Opvolging signalen uit vreemdelingenketen op orde

Recent heeft de Inspectie Veiligheid en Justitie (Inspectie VenJ) onderzoek uitgevoerd naar de opvolging van de onderkende signalen uit de gehele vreemdelingenketen. De Inspectie VenJ concludeert dat binnen de politie, de Koninklijke Marechaussee (KMar), de Immigratie- en Naturalisatiedienst (IND) en het Centraal Orgaan opvang asielzoekers (COA), de meldstructuur om harde of zachte signalen door te geven aan de inlichtingen- en veiligheidsdiensten op orde is. Dit zijn signalen over de asielzoeker die van belang kunnen zijn voor de bestrijding van mensensmokkel, mensenhandel en terrorisme.
Verder concludeert de Inspectie op basis van de beschikbare gestelde informatie ten aanzien van de algemene en de gerichte controle van de asielinstroom van 2015, dat deze conform de gegeven opdracht, de gestelde kaders en binnen de beschikbare mogelijkheden zijn uitgevoerd. De signalen die daaruit voortkwamen vormden volgens de betrokken diensten – na onderzoek – geen aanleiding tot verdere feitelijke opvolging.  De Inspectie heeft het rapport vandaag aangeboden aan de minister en de staatssecretaris van Veiligheid en Justitie.

Aanbevelingen aan de minister en staatssecretaris

De Inspectie VenJ doet op basis van het meest recente onderzoek een aantal aanbevelingen die bijdragen aan de verdere verbeteringen van de opvolging van de signalen.

  • Ten eerste moet de uitwisseling van zachte signalen tussen de politie, de KMar, de IND en het COA, verder worden ontwikkeld.
  • Ook moet het lerend vermogen tussen de politie, de KMar, de IND en het COA worden versterkt, door het meer opstellen van gezamenlijke analyse van de genoemde signalen.
  • Tot slot moet de onderlinge afstemming en samenhang worden verbeterd tussen de diverse samenwerkingsverbanden die zich bezighouden met de bestrijding van mensensmokkel, mensenhandel en terrorisme.  
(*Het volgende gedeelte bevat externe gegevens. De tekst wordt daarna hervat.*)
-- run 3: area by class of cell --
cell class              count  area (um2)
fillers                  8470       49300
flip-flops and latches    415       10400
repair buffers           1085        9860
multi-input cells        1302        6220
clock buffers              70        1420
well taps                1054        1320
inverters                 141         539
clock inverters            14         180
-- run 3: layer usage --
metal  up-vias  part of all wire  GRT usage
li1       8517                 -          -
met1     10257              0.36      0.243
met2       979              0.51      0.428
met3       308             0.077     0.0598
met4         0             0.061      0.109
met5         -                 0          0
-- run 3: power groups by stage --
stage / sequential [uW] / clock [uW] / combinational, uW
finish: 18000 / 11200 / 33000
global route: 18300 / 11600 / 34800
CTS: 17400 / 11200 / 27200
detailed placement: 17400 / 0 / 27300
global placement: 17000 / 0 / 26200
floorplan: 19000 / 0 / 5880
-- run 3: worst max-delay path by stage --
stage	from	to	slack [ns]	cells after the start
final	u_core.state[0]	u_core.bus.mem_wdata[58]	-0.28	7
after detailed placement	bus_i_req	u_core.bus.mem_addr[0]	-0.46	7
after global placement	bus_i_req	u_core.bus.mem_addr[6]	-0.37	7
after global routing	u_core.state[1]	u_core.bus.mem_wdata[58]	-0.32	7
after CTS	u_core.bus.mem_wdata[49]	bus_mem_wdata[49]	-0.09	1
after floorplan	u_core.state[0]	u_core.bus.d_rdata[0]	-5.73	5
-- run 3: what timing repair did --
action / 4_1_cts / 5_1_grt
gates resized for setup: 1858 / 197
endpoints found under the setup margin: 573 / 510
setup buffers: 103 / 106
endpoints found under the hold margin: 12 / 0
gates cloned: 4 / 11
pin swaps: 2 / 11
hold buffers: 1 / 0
## src/rtl/serial_xnor_comparator.sv

```systemverilog
// serial_xnor_comparator: compares two LSB-first serial bit streams over a
// WIDTH-bit word, counts bit mismatches (per-bit XNOR equality) and reports
// the word result with a one-cycle done pulse. All outputs are registered.
module serial_xnor_comparator #(
    parameter  int WIDTH = 8,
    localparam int CW    = $clog2(WIDTH + 1)
) (
    input  logic          clk,
    input  logic          rst_n,
    input  logic          start,
    input  logic          bit_valid,
    input  logic          a,
    input  logic          b,
    output logic          busy,
    output logic          done,
    output logic          equal,
    output logic [CW-1:0] mismatches
);

    localparam int IW = (WIDTH > 2) ? $clog2(WIDTH) : 1;
    localparam logic [IW-1:0] LAST_IDX = IW'(WIDTH - 1);

    typedef enum logic [1:0] {
        IDLE    = 2'd0,
        COMPARE = 2'd1,
        DONE    = 2'd2
    } state_t;

    state_t        state, next_state;
    logic [IW-1:0] bit_idx;
    logic [CW-1:0] cnt;
    logic [CW-1:0] cnt_next;
    logic          bit_eq;
    logic          take;
    logic          last_take;

    // Per-bit equality and the running count including the bit in flight.
    always_comb begin
        bit_eq    = ~(a ^ b);
        take      = (state == COMPARE) && bit_valid;
        last_take = take && (bit_idx == LAST_IDX);
        cnt_next  = cnt + CW'(take & ~bit_eq);
    end

    // Next-state logic: COMPARE ends on the edge that accepts the last bit;
    // DONE lasts one cycle and may chain straight into the next word.
    always_comb begin
        next_state = state;
        case (state)
            IDLE:    if (start) next_state = COMPARE;
            COMPARE: if (last_take) next_state = DONE;
            DONE:    next_state = start ? COMPARE : IDLE;
            default: next_state = IDLE;
        endcase
    end

    // State, datapath and registered outputs; reset discards any partial word.
    always_ff @(posedge clk) begin
        if (!rst_n) begin
            state      <= IDLE;
            bit_idx    <= '0;
            cnt        <= '0;
            busy       <= 1'b0;
            done       <= 1'b0;
            equal      <= 1'b0;
            mismatches <= '0;
        end else begin
            state <= next_state;
            busy  <= (next_state == COMPARE);
            done  <= (next_state == DONE);
            if ((state == IDLE || state == DONE) && start) begin
                bit_idx <= '0;
                cnt     <= '0;
            end else if (take) begin
                bit_idx <= bit_idx + IW'(1);
                cnt     <= cnt_next;
            end
            // Result registers change only when a word completes.
            if (last_take) begin
                mismatches <= cnt_next;
                equal      <= (cnt_next == '0);
            end
        end
    end

endmodule
```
Het verbeteren van de signalering en de opvolging van signalen is voor de betrokken organisaties een continue proces.

Het verschil tussen harde en zachte signalen

Harde signalen zijn volgens de respondenten van de in het asielproces betrokken organisaties signalen die voldoende aanleiding vormen om direct tot opvolging over te gaan. Voorbeelden van harde signalen zijn vlaggen van Islamitische Staat (IS) of extremistische films die op een gegevensdrager staan.

Bij zachte signalen is volgens de respondenten sprake van een afwijking van de normale gang van zaken. Voorbeelden van zachte signalen zijn opvallende kleding of haardracht. Het kan ook gaan om gedragsveranderingen van asielzoekers tijdens hun verblijf in een COA-locatie (bijvoorbeeld anders gaan kleden, een baard laten staan, et cetera). Zachte signalen geven niet direct aanleiding tot opvolging. Meerdere verschillende zachte signalen over dezelfde persoon kunnen dat echter wel geven. Het is daarom van belang dat deze signalen bij elkaar komen.

Context van het onderzoek

De Inspectie VenJ heeft op verzoek van de minister en de staatssecretaris van Veiligheid en Justitie sinds november 2015 diverse onderzoeken uitgevoerd naar de zogeheten identificatiestraten (ID-straten). In deze ID-straten vindt de  identificatie en registratie van asielzoekers plaats. Daarnaast kunnen in de ID-straten onder andere signalen van mensensmokkel, mensenhandel en terrorisme worden opgevangen.